The Problem of Habituation With WOW
Habituation is a fancy psychological term that means "people get used to things". It's a pretty basic concept but you need to understand it as you contend with the WOW factor.
First, let's consider a single company -- one like Zappos, the online shoe vendor that really sells service as much as shoes. They create raving fans. The problem is that as people habituate or get used to this high level of treatment, their expectations and wants increase also. So long as Zappos maintains that superlative, almost singular customer service quality, it's all good. People will still be WOW'ed because the competitors in the niche serve up rather poor service in comparison.
The principle of habituation does suggest however, that Zappos will have more and more difficulty creating the "positive surprises" that fuel WOW. Over time the surprise and WOW factors will reduce somewhat.
Higher Expectations Make It Easier To Disappoint
The second issue is that as people habituate to the high level of service, and their expectations and wants rise to meet the level of service, any variation from the high standard will be immediately obvious, and surprising. To put it simply, if both Zappos and the neighbourhood shoe store "have a bad day", in similar ways, it will be far more obvious for Zappos customer than will be the case for the local shoe store. The moral is that if you try to WOW the customer, and then you don't, it shoes, and people will call you on it.

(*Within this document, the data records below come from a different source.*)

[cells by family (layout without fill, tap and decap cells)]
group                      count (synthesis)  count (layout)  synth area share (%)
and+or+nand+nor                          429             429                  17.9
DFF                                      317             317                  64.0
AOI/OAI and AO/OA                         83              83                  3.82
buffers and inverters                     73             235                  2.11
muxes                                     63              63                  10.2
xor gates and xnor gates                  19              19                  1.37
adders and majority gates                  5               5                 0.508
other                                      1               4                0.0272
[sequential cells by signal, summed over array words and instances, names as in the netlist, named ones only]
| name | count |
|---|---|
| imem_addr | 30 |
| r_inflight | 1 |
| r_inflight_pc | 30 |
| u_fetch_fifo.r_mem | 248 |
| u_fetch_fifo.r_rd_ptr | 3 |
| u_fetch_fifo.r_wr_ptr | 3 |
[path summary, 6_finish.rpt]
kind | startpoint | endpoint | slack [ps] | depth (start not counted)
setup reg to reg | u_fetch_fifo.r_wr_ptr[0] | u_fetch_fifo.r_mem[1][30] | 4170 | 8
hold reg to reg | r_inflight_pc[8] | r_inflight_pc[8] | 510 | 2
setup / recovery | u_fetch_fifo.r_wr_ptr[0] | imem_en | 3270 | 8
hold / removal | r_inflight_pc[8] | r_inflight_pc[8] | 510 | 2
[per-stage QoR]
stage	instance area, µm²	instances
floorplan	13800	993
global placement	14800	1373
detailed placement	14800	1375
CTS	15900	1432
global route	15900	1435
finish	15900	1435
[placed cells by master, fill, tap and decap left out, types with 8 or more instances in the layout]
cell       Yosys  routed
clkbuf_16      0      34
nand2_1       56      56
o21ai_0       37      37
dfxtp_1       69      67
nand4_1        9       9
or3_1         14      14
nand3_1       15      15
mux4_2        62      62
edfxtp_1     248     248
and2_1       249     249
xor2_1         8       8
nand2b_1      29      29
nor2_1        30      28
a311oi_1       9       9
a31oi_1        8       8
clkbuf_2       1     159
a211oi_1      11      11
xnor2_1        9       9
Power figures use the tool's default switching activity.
File: src/rtl/text_uart_pkg.sv
// Character constants, FSM state types and UART defaults shared by the text-buffer
// dump path and the receiver-side cursor logic.
package text_uart_pkg;

    localparam logic [7:0] CHAR_CR    = 8'h0D;
    localparam logic [7:0] CHAR_LF    = 8'h0A;
    localparam logic [7:0] CHAR_SPACE = 8'h20;

    localparam int DEFAULT_CLKS_PER_BIT = 10417;

    typedef enum logic [2:0] {
        DUMP_IDLE,
        DUMP_READ,
        DUMP_LATCH,
        DUMP_TX,
        DUMP_CR,
        DUMP_LF,
        DUMP_FINISH
    } dump_state_t;

    typedef enum logic [1:0] {
        SER_IDLE,
        SER_START,
        SER_DATA,
        SER_STOP
    } ser_state_t;

    // Empty cells in the text RAM hold 0x00; show them as blanks on the wire.
    function automatic logic [7:0] printable(input logic [7:0] c);
        return (c == 8'h00) ? CHAR_SPACE : c;
    endfunction

endpackage
===== config.mk =====
export PLATFORM = sky130hd
export DESIGN_NAME = shift_unit_pipe
export DESIGN_NICKNAME = d
export VERILOG_FILES = /design/src/rtl/shift_unit_pipe.sv
export SDC_FILE = /design/constraint.sdc
export NUM_CORES = 1
export LEC_CHECK = 0
export CORE_UTILIZATION = 30
export DETAILED_ROUTE_END_ITERATION = 7
export HOLD_SLACK_MARGIN = 0.03
export PLACE_DENSITY_LB_ADDON = 0.25
export SETUP_SLACK_MARGIN = 0.02
export SYNTH_ARGS = -nofsm -noshare
export SYNTH_HDL_FRONTEND = slang
export SYNTH_SLANG_ARGS = --single-unit
export TNS_END_PERCENT = 50

===== constraint.sdc =====
create_clock -name clk -period 2.8 [get_ports clk]
set_input_delay 0.56 -clock clk [delete_from_list [all_inputs] [get_ports clk]]
set_output_delay 0.56 -clock clk [all_outputs]
set_load 0.01 [all_outputs]

===== src/rtl/shift_unit_pipe.sv =====
// Pipelined multi-mode barrel shifter (SLL/SRL/SRA/ROL/ROR) with valid/ready
// handshakes. Shift levels are spread in ascending order across STAGES registers.
module shift_unit_pipe #(
  parameter int WIDTH  = 16,
  parameter int STAGES = 2,
  parameter int TAG_W  = 4
) (
  input  logic                     clk,
  input  logic                     rst_n,
  input  logic                     in_valid,
  output logic                     in_ready,
  input  logic [WIDTH-1:0]         in_data,
  input  logic [$clog2(WIDTH):0]   in_shamt,
  input  logic [2:0]               in_op,
  input  logic [TAG_W-1:0]         in_tag,
  output logic                     out_valid,
  input  logic                     out_ready,
  output logic [WIDTH-1:0]         out_data,
  output logic                     out_carry,
  output logic                     out_zero,
  output logic                     out_illegal,
  output logic [TAG_W-1:0]         out_tag
);

  localparam int LW    = $clog2(WIDTH);
  localparam int SW    = LW + 1;
  localparam int BASE  = LW / STAGES;
  localparam int EXTRA = LW % STAGES;
  localparam int LAST  = STAGES - 1;

  localparam logic [2:0] OP_SLL = 3'd0;
  localparam logic [2:0] OP_SRL = 3'd1;
  localparam logic [2:0] OP_SRA = 3'd2;
  localparam logic [2:0] OP_ROL = 3'd3;
  localparam logic [2:0] OP_ROR = 3'd4;

  // Earlier stages absorb the leftover level when LW does not divide evenly.
  function automatic logic level_in_stage(input int k, input int s);
    int lo;
    int hi;
    lo = s * BASE + ((s < EXTRA) ? s : EXTRA);
    hi = lo + BASE + ((s < EXTRA) ? 1 : 0);
    return (k >= lo) && (k < hi);
  endfunction

  function automatic logic [WIDTH-1:0] shift_level(input logic [WIDTH-1:0] d,
                                                   input logic [2:0] op, input int k);
    logic [WIDTH-1:0] r;
    int               s;
    s = 1 << k;
    case (op)
      OP_SLL:  r = d << s;
      OP_SRL:  r = d >> s;
      OP_SRA:  r = $signed(d) >>> s;
      OP_ROL:  r = (d << s) | (d >> (WIDTH - s));
      OP_ROR:  r = (d >> s) | (d << (WIDTH - s));
      default: r = d;
    endcase
    return r;
  endfunction

  // Carry for plain shifts comes from the original operand; rotates use the result.
  function automatic logic carry_calc(input logic [WIDTH-1:0] orig, input logic [SW-1:0] shamt,
                                      input logic [2:0] op, input logic [WIDTH-1:0] res);
    logic          c;
    int            n;
    logic [LW-1:0] up_idx;
    logic [LW-1:0] dn_idx;
    n      = int'(shamt);
    up_idx = LW'(WIDTH - n);
    dn_idx = LW'(n - 1);
    case (op)
      OP_SLL:  c = (n >= 1 && n <= WIDTH) ? orig[up_idx] : 1'b0;
      OP_SRL:  c = (n >= 1 && n <= WIDTH) ? orig[dn_idx] : 1'b0;
      OP_SRA:  c = (n == 0) ? 1'b0 : ((n <= WIDTH) ? orig[dn_idx] : orig[WIDTH-1]);
      OP_ROL:  c = (shamt[LW-1:0] != '0) ? res[0] : 1'b0;
      OP_ROR:  c = (shamt[LW-1:0] != '0) ? res[WIDTH-1] : 1'b0;
      default: c = 1'b0;
    endcase
    return c;
  endfunction

  logic             v_r     [STAGES];
  logic [WIDTH-1:0] data_r  [STAGES];
  logic [WIDTH-1:0] orig_r  [STAGES];
  logic [SW-1:0]    shamt_r [STAGES];
  logic [LW-1:0]    amt_r   [STAGES];
  logic [2:0]       op_r    [STAGES];
  logic             ill_r   [STAGES];
  logic [TAG_W-1:0] tag_r   [STAGES];
  logic             carry_r;
  logic             zero_r;

  logic             src_v     [STAGES];
  logic [WIDTH-1:0] src_data  [STAGES];
  logic [WIDTH-1:0] src_orig  [STAGES];
  logic [SW-1:0]    src_shamt [STAGES];
  logic [LW-1:0]    src_amt   [STAGES];
  logic [2:0]       src_op    [STAGES];
  logic             src_ill   [STAGES];
  logic [TAG_W-1:0] src_tag   [STAGES];
  logic [WIDTH-1:0] nxt_data  [STAGES];

  logic             advance_s;
  logic             big_s;
  logic             rot_s;
  logic             ill_s;
  logic [WIDTH-1:0] pre_data_s;
  logic [LW-1:0]    pre_amt_s;
  logic             carry_s;

  assign advance_s = !v_r[LAST] || out_ready;
  assign in_ready  = advance_s;

  // Resolve out-of-range amounts up front so the levels only see amounts < WIDTH.
  always_comb begin
    big_s = in_shamt[LW];
    rot_s = (in_op == OP_ROL) || (in_op == OP_ROR);
    ill_s = (in_op > OP_ROR);
    case (in_op)
      OP_SLL, OP_SRL: pre_data_s = big_s ? '0 : in_data;
      OP_SRA:         pre_data_s = big_s ? {WIDTH{in_data[WIDTH-1]}} : in_data;
      default:        pre_data_s = in_data;
    endcase
    if (ill_s || (big_s && !rot_s)) begin
      pre_amt_s = '0;
    end else begin
      pre_amt_s = in_shamt[LW-1:0];
    end
  end

  // Stage inputs: stage 0 from the port, the rest from the previous register.
  always_comb begin
    src_v[0]     = in_valid && in_ready;
    src_data[0]  = pre_data_s;
    src_orig[0]  = in_data;
    src_shamt[0] = in_shamt;
    src_amt[0]   = pre_amt_s;
    src_op[0]    = in_op;
    src_ill[0]   = ill_s;
    src_tag[0]   = in_tag;
    for (int s = 1; s < STAGES; s++) begin
      src_v[s]     = v_r[s-1];
      src_data[s]  = data_r[s-1];
      src_orig[s]  = orig_r[s-1];
      src_shamt[s] = shamt_r[s-1];
      src_amt[s]   = amt_r[s-1];
      src_op[s]    = op_r[s-1];
      src_ill[s]   = ill_r[s-1];
      src_tag[s]   = tag_r[s-1];
    end
  end

  // Apply each stage's share of the shift levels.
  always_comb begin
    for (int s = 0; s < STAGES; s++) begin
      nxt_data[s] = src_data[s];
      for (int k = 0; k < LW; k++) begin
        if (level_in_stage(k, s) && src_amt[s][k]) begin
          nxt_data[s] = shift_level(nxt_data[s], src_op[s], k);
        end else begin
          nxt_data[s] = nxt_data[s];
        end
      end
    end
    carry_s = carry_calc(src_orig[LAST], src_shamt[LAST], src_op[LAST], nxt_data[LAST]);
  end

  // Pipeline registers: whole pipe advances together or holds together.
  always_ff @(posedge clk or negedge rst_n) begin
    if (!rst_n) begin
      for (int s = 0; s < STAGES; s++) begin
        v_r[s]     <= 1'b0;
        data_r[s]  <= '0;
        orig_r[s]  <= '0;
        shamt_r[s] <= '0;
        amt_r[s]   <= '0;
        op_r[s]    <= 3'd0;
        ill_r[s]   <= 1'b0;
        tag_r[s]   <= '0;
      end
      carry_r <= 1'b0;
      zero_r  <= 1'b0;
    end else if (advance_s) begin
      for (int s = 0; s < STAGES; s++) begin
        v_r[s]     <= src_v[s];
        data_r[s]  <= nxt_data[s];
        orig_r[s]  <= src_orig[s];
        shamt_r[s] <= src_shamt[s];
        amt_r[s]   <= src_amt[s];
        op_r[s]    <= src_op[s];
        ill_r[s]   <= src_ill[s];
        tag_r[s]   <= src_tag[s];
      end
      carry_r <= src_ill[LAST] ? 1'b0 : carry_s;
      zero_r  <= (nxt_data[LAST] == '0);
    end
  end

  assign out_valid   = v_r[LAST];
  assign out_data    = data_r[LAST];
  assign out_carry   = carry_r;
  assign out_zero    = zero_r;
  assign out_illegal = ill_r[LAST];
  assign out_tag     = tag_r[LAST];

endmodule

==> Word-level counts from Yosys, hierarchy flattened <==
Index checks and enable logic that the tools add are counted.
{ "word_totals": {"ff_bits": 74, "input_bits": 32, "output_inout_bits": 25, "elab_cells": 75} }
{ "classes": {"add_sub_neg": 2, "magnitude_cmp": 5, "eq_ne": 8, "muxes": 24, "bitwise_logic": 7, "reduce_logical": 15} }
{ "ops": {"columns": ["cell", "n"], "rows": [
  ["16-bit case mux with 5 select lines", 3],
  ["16-bit 2-to-1 mux", 5],
  ["16-bit case mux with 4 select lines", 1],
  ["16-bit case mux with 2 select lines", 1],
  ["16-bit zero test", 1],
  ["12-bit by 16-bit bitwise OR with 16-bit output", 1],
  ["14-bit by 16-bit bitwise OR with 16-bit output", 1],
  ["15-bit by 16-bit bitwise OR with 16-bit output", 1],
  ["16-bit by 1-bit bitwise OR with 16-bit output", 1],
  ["16-bit by 2-bit bitwise OR with 16-bit output", 1],
  ["16-bit by 4-bit bitwise OR with 16-bit output", 1],
  ["8-bit by 16-bit bitwise OR with 16-bit output", 1],
  ["15-bit 2-to-1 mux", 1],
  ["3-bit by 2-bit equality test with 1-bit output (second input constant)", 4],
  ["4-bit by 5-bit < comparator with 1-bit output (second input constant)", 2],
  ["1-bit 2-to-1 mux", 9],
  ["1-bit binary-select mux with 4-bit select", 2],
  ["3-bit by 1-bit equality test with 1-bit output (second input constant)", 2],
  ["3-bit equality test (second input constant)", 2],
  ["3-bit zero test", 2],
  ["5-bit by 1-bit >= comparator with 1-bit output (second input constant)", 1],
  ["5-bit less-or-equal comparator (second input constant)", 1],
  ["5-bit zero test", 1],
  ["1-bit case mux with 5 select lines", 1],
  ["other kinds (9)", 15]
]} }

==> Longest topological paths before layout <==
Gate-level depths: netlist of the first run.
{ "depth": {"depth_word": 10, "ltp_mapped": 11, "mapped_depth_nobuf": 9} }

==> Least setup slack after synthesis of the first run <==
No wires, ideal clock.
{ "synth_path": {"kind": "flip-flop to flip-flop", "startpoint": "register shamt_r[5] (netlist bit)", "endpoint": "register carry_r (netlist: out_carry)", "setup_ns": 0.130, "arrival_ns": 2.788, "t_required_ns": 2.670, "slack_ns": -0.118, "path_stages_with_launch": 11, "synth_period_minus_slack_ns": 2.918, "path_cell_list": "dfrtp_1 -> buf_1 -> inv_1 -> ha_1 -> clkbuf_1 -> mux4_2 -> mux4_2 -> nand2_1 -> nand2_1 -> o2111ai_1 -> nand3_1"} }
{ "synth_between": {"elab_chain_len": 7} }
{ "synth_lines": {"columns": ["element", "line_no", "text"], "rows": [
  ["start: declaration", "86", "logic [SW-1:0] shamt_r [STAGES];"],
  ["start signal: indexed assignment", "189", "shamt_r[s] <= src_shamt[s];"],
  ["4-bit by 1-bit subtractor with 4-bit output", "71", "dn_idx = LW'(n - 1);"],
  ["1-bit binary-select mux with 4-bit select", "74, 75", null],
  ["1-bit 2-to-1 mux (implied by the code)", "74, 75", null],
  ["1-bit 2-to-1 mux (2 in series)", "75", "OP_SRA: c = (n == 0) ? 1'b0 : ((n <= WIDTH) ? orig[dn_idx] : orig[WIDTH-1]);"],
  ["1-bit case mux with 5 select lines *", "72", "case (op)"],
  ["1-bit 2-to-1 mux *", "195", "carry_r <= src_ill[LAST] ? 1'b0 : carry_s;"],
  ["end signal: assignment", "195", null],
  ["end: declaration", "91", "logic carry_r;"]
]} }
Mark *: on every way between the ends. The rest lies on a longest branch, timed or not. The select of a mux whose other input is x is not followed.
A chain may end at the register's enable or synchronous reset.

==> Worst setup path after layout of the first run <==
{ "layout_path": {"startpoint": "register op_r[3] (netlist bit)", "endpoint": "register zero_r (netlist: out_zero)"} }
{ "layout_between": {"elab_chain_len": 7} }
{ "layout_lines": {"columns": ["element", "line_no", "text"], "rows": [
  ["start: declaration", "88", "logic [2:0] op_r [STAGES];"],
  ["start signal: indexed assignment", "191", "op_r[s] <= src_op[s];"],
  ["3-bit equality test, or another cell as far along", "51", "case (op)"],
  ["16-bit case mux with 5 select lines", "51", null],
  ["16-bit 2-to-1 mux", "159", "if (level_in_stage(k, s) && src_amt[s][k]) begin"],
  ["8-bit by 16-bit bitwise OR with 16-bit output", "55, 56", null],
  ["16-bit case mux with 4 select lines", "51", null],
  ["16-bit 2-to-1 mux *", "159", null],
  ["16-bit zero test *", "196", "zero_r <= (nxt_data[LAST] == '0);"],
  ["end signal: assignment", "196", null],
  ["end: declaration", "92", "logic zero_r;"]
]} }
Mark *: on every way between the ends. The rest lies on a longest branch, timed or not.

==> flow_summary_export.csv, run 1 <==
group,metric,value,unit
critical_path,critPathCaptureType,"flip-flop",
drt,drt_iter0_markers,577,
critical_path,critPathKind,"flip-flop to flip-flop",
place,routabilityCongestion,0.8576,
clock_network,post-cts-setup-buffers,0,
clock_network,clock-sinks,72,
final_layout,final_common_cell,"nand2_1",
final_layout,antenna_cells,0,
floorplanning,fp.dieH,132.4,um
timing,setup_ws,0.1545,ns
place,port_buffers,56,
timing,clock_skew,0.005670,ns
critical_path,crit_required,3.04,ns
clock_network,postCtsHoldBufs,0,
yosys,yosysTopAreaCell,"dfrtp_1",
yosys,ys_async_sr_fraction,100.0,%
critical_path,crit_path_start_kind,"flip-flop",
timing,fin_tns_setup,0,ns
timing,finalCritPeriodShare,94.48,%
outcome,status,"finished clean",
yosys,ys_warn_count,0,
timing,fmax,0.3780,GHz
clock_network,path_clk_slew,0.06,ns
floorplanning,floorplan.initialDensity,30.78,%
drt,firstDrtPassIters,5,
final_layout,drive_above_1_share,13.95,%
global_routing,grt_pass1_wl,25430,um
floorplanning,core,16580,um^2
power_and_ir_drop,vdd_drop_max,276.4,uV
yosys,ys_top_cells_by_area,"dfrtp_1 (35%), nand2_1 (10%), o21ai_0 (4.3%), mux4_2 (4.0%), a21oi_1 (2.7%)",
floorplanning,die_area,17540,um^2
global_routing,antenna_found_initial,0,
critical_path,rr_worst_depth,7,
yosys,syn_nets,655,
clock_network,cts-root-buf,"clkbuf_16",
clock_network,clock_latency,0.34,ns
yosys,seq_area_frac_synth,35.30,%
min_path,hp-class,"primary input to asynchronous set/reset pin",
critical_path,critPathLaunch,"op_r[3]",
yosys,post_synth.cell_area_avg,8.232,um^2
yosys,ys_types,75,
final_layout,nNetsFinal,704,
critical_path,r2r-end,"out_zero",
critical_path,worstReg2RegStart,"op_r[3]",
yosys,synth_top_area_share,35.30,%
critical_path,cp.arrival,2.89,ns
drt,ant_nets,0,
timing,timing.slew.headroom,56.16,%
global_routing,grt_use_total,18.07,%
global_routing,grt_overflow_total,0,
global_routing,grt_max_degree,73,
yosys,synthCells,620,
critical_path,r2r_slack,0.15,ns
place,dpl.hpwl,11560,um
power_and_ir_drop,power.leakage,2.619,nW
yosys,syn_area,5104,um^2
global_routing,grt_pass1_vias,4824,
clock_network,cts_resized,0,
timing,rsz0062_at_grt,"no",
floorplanning,ios,57,
timing,setup_viol,0,
drt,wl,15520,um
yosys,synthFlopType,"dfrtp_1",
clock_network,cts_tree,"done",
timing,report.final.hold_viol_count,0,
yosys,ys_ff_latch,72,
drt,vias,4941,
final_layout,area_growth_syn_to_layout,22.87,%
final_layout,final_cell_mix,"nand2_1 (136), dfrtp_1 (72), clkdlybuf4s50_1 (55), o21ai_0 (44), buf_4 (43)",
clock_network,clockBufferDepth,2,
floorplanning,rows,47,
clock_network,cts_made_buffers,9,
drt,route.detailed.drc,0,
floorplanning,die_x,132.4,um
yosys,synth-edff-count,0,
power_and_ir_drop,powerDensity,656.1,nW/um^2
clock_network,htreeDepth,3,
critical_path,crit_fanout,14,
job,max_cap_viol_count,0,
critical_path,endpoint,"out_zero",
timing,period_needed,2.646,ns
drt,via_per_inst,5.527,
place,dp_slack,-0.1499,ns
timing,worst_pin_slew,0.6569,ns
timing,slew_violations,0,
drt,wl_per_cell,17.36,um
## final cells by class
| class | count | area, um^2 |
|---|---|---|
| Multi-Input combinational cell | 475 | 2932 |
| Inverter | 10 | 37.54 |
| Fill cell | 1714 | 10310 |
| Tap cell | 220 | 275.3 |
| Clock buffer | 10 | 239.0 |
| Timing Repair Buffer | 101 | 918.4 |
| Clock inverter | 6 | 67.56 |
| Sequential cell | 72 | 1802 |
## kinds of logic (layout without fill, tap and decap cells)
group	count (synthesis)	count (layout)	share of synthesized area (%)
and+or+nand+nor	241	241	21.03
AOI/OAI and AO/OA	204	204	27.95
buffers and inverters	73	127	7.404
DFF	72	72	35.30
muxes	20	20	6.227
xor gates and xnor gates	7	7	1.348
adders and majority gates	3	3	0.7356
## how the worst min path moves through the flow
stage / from / endpoint / slack [ns]
detailed placement: src_v[0] / out_valid / 0.45
finish: rst_n / out_data[13] / 0.23
global route: rst_n / out_data[14] / 0.27
global placement: src_v[0] / src_v[0] / 0.45
CTS: rst_n / out_data[9] / 0.26
floorplan: rst_n / amt_r[6] / 0.26
## per-layer routing
metal  share of wire, %  vias to the layer above  GRT usage (%)  wire [um]
li1                   -                     2349              -          -
met1                 49                     2393          26.14       7571
met2                 45                      174          27.31       6946
met3                4.4                       25          1.992        685
met4                2.0                        0          7.471        317
met5                  0                        -              0          0
## where the power goes
group / total (mW) / switching (mW) / internal [mW]
Combinational: 1.51 / 0.805 / 0.706
Sequential: 1.44 / 0.193 / 1.24
Clock: 1.17 / 0.452 / 0.716
## stage by stage
step	hold slack (ns)	instance area [um^2]	cells	total power, mW	utilization [%]
3_5_place_dp	0.4494	5964	878	2.956	35.97
2_1_floorplan	0.2644	5105	620	2.426	-
5_1_grt	0.2748	6271	894	4.365	37.82
4_1_cts	0.2633	6271	894	4.136	37.82
6_report	0.2337	6271	894	4.115	37.82
3_3_place_gp	0.4460	5964	878	2.925	35.97
## synth_stat cells, types with 3 or more instances
library cell  instances
nor3_1               16
mux4_2                9
o22ai_1               8
and2_1                8
a22o_1                8
a21oi_1              28
nand3_1               9
a211oi_1             13
o211ai_1              6
o21ai_0              44
xnor2_1               4
a221o_1               3
nand2b_1              7
nor2_1               37
buf_6                 3
mux2i_1               7
a22oi_1              11
ha_1                  3
a221oi_1             13
o21a_1                3
nand2_1             136
buf_2                11
buf_4                18
o21ai_1              11
a32oi_1               5
a2111oi_0             4
inv_1                 9
o31ai_1               3
nor2b_1               5
a21o_1                3
a31oi_1               5
mux2_2                3
nand3b_1              4
clkbuf_1             29
dfrtp_1              72
a211o_1               7
o221ai_1              6
## worst max-delay path, stage by stage (launching register included)
cell and delay [ns]:
dfrtp_1 0.49, or2_1 0.34, a21oi_2 0.54, a31oi_1 0.28, or3_1 0.43, a21oi_1 0.16, nand4_1 0.11, o31ai_1 0.20
## sequential cells by signal (all words and copies together), names as in the netlist, 2 cells and up
register	flops
out_data	16
amt_r	2
orig_r	16
shamt_r	5
out_tag	4
src_tag	4
data_r	16
op_r	3
Power figures use the tool's default switching activity.
==> inputs of run 2 (changes only) <==
--- a/config.mk
+++ b/config.mk
@@ -5,7 +5,8 @@
 export SDC_FILE = /design/constraint.sdc
 export NUM_CORES = 1
 export LEC_CHECK = 0
-export CORE_UTILIZATION = 30
+export CAP_MARGIN = 25
+export CORE_UTILIZATION = 52
 export DETAILED_ROUTE_END_ITERATION = 7
 export HOLD_SLACK_MARGIN = 0.03
 export PLACE_DENSITY_LB_ADDON = 0.25
@@ -13,4 +14,4 @@
 export SYNTH_ARGS = -nofsm -noshare
 export SYNTH_HDL_FRONTEND = slang
 export SYNTH_SLANG_ARGS = --single-unit
-export TNS_END_PERCENT = 50
+export TNS_END_PERCENT = 30
==> flow_summary_export.csv, run 2 (synthesized netlist as in run 1, its figures left out) <==
group,metric,value,unit
outcome,status,"finished clean",
final_layout,stdcell_count,808,
clock_network,cts_tree,"done",
floorplanning,core,9371,um^2
job,max_cap_viol_count,0,
critical_path,path_cells,"inv_1 -> ha_1 -> mux4_2 -> mux4_2 -> nand2_1 -> nand2_1 -> o2111ai_1 -> nand3_1",
place,numPlacedInstances,792,
global_routing,grt_pass1_vias,4873,
place,port_buffers,56,
timing,timing.slew.headroom,59.50,%
floorplanning,fp.dieH,101.1,um
clock_network,clock-sinks,72,
critical_path,crit_path_start_kind,"flip-flop",
clock_network,clockBufferDepth,2,
critical_path,slowest_stage,"mux4_2",
clock_network,cts-root-buf,"clkbuf_8",
timing,rsz0062_at_grt,"no",
drt,wl_per_cell,18.18,um
timing,slew_violations,0,
global_routing,grt_use_total,30.43,%
floorplanning,floorplan.initialDensity,54.46,%
final_layout,final_common_cell,"nand2_1",
clock_network,post-cts-setup-buffers,0,
place,dpl.hpwl,10830,um
drt,ant_nets,0,
clock_network,postCtsHoldBufs,0,
timing,period_needed,2.590,ns
global_routing,grt_pass1_wl,24140,um
clock_network,clock_latency,0.35,ns
critical_path,cpLargestDelayFamily,"multiplexers",
critical_path,crit_required,3.03,ns
drt,route.detailed.drc,0,
drt,wl,14690,um
clock_network,cts_made_buffers,9,
critical_path,slowest_delay,0.59,ns
timing,clock_skew,0.01251,ns
place,place_area,5888,um^2
final_layout,nNetsFinal,709,
global_routing,grt_overflow_total,0,
timing,finalCritPeriodShare,92.51,%
final_layout,final_cell_mix,"nand2_1 (136), dfrtp_1 (72), clkdlybuf4s50_1 (55), buf_4 (48), o21ai_0 (44)",
critical_path,critPathKind,"flip-flop to flip-flop",
critical_path,cp.arrival,2.82,ns
min_path,hp-class,"primary input to asynchronous set/reset pin",
floorplanning,ios,57,
place,routabilityCongestion,0.9762,
timing,fmax,0.3860,GHz
power_and_ir_drop,powerDensity,628.2,nW/um^2
drt,vias,5106,
timing,report.final.hold_viol_count,0,
drt,via_per_inst,6.319,
clock_network,htreeDepth,3,
power_and_ir_drop,vdd_drop_max,353.4,uV
global_routing,antenna_found_initial,0,
global_routing,grt_max_degree,73,
critical_path,crit_fanout,8,
power_and_ir_drop,power.leakage,2.598,nW
floorplanning,die_x,101.1,um
final_layout,area_growth_syn_to_layout,19.47,%
timing,setup_viol,0,
drt,firstDrtPassIters,5,
final_layout,drive_above_1_share,14.58,%
critical_path,critPathCaptureType,"flip-flop",
final_layout,antenna_cells,0,
critical_path,r2r_slack,0.21,ns
clock_network,cts_resized,0,
timing,worst_pin_slew,0.6069,ns
clock_network,path_clk_slew,0.09,ns
final_layout,stdcell_area,6097,um^2
critical_path,critPathBufInv,1,
drt,drt_iter0_markers,244,
floorplanning,rows,35,
floorplanning,die_area,10220,um^2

In The Event Competitors Raise Their Service Game...
Now it gets interesting. Imagine that a number of shoe stores raise their customer service game so they rival that of Zappos. (That's actually not possible in this particular case, because Zappos is a singularity). Now what happens is that in an attempt to WOW the customer, the industry as a whole, raises customer expectations and wants, and similarly, as customers get used to these higher standards, it becomes harder and harder to WOW them. The new high standard becomes the norm, and hitting it no longer creates the WOW, or the customer delight.
This may be more of a theoretical concern than a practical one, since we really aren't seeing competitors in any niche invest in customer service so broadly that the entire industry pulls itself up by it's bootstraps.
Still it's a good thing go contemplate.
If every business in a niche WOW's the customer, the habituation principle teaches us that NO business will create WOW.
So, Finally, Is WOW Bad?
No. But that's the wrong question. Treating customer service as a strategic tool means that we must evaluate any approach to customer service by looking at whether it contributes to the goals of the organization (usually profit, but not always). WOW is "good" if it does that. It's bad if it doesn't. There is no way to make a general statement about good or bad because it depends on niche, clientele, competition and a raft of factors.
What's important is that you don't embrace the power of WOW as a given. It may work for you. It may not.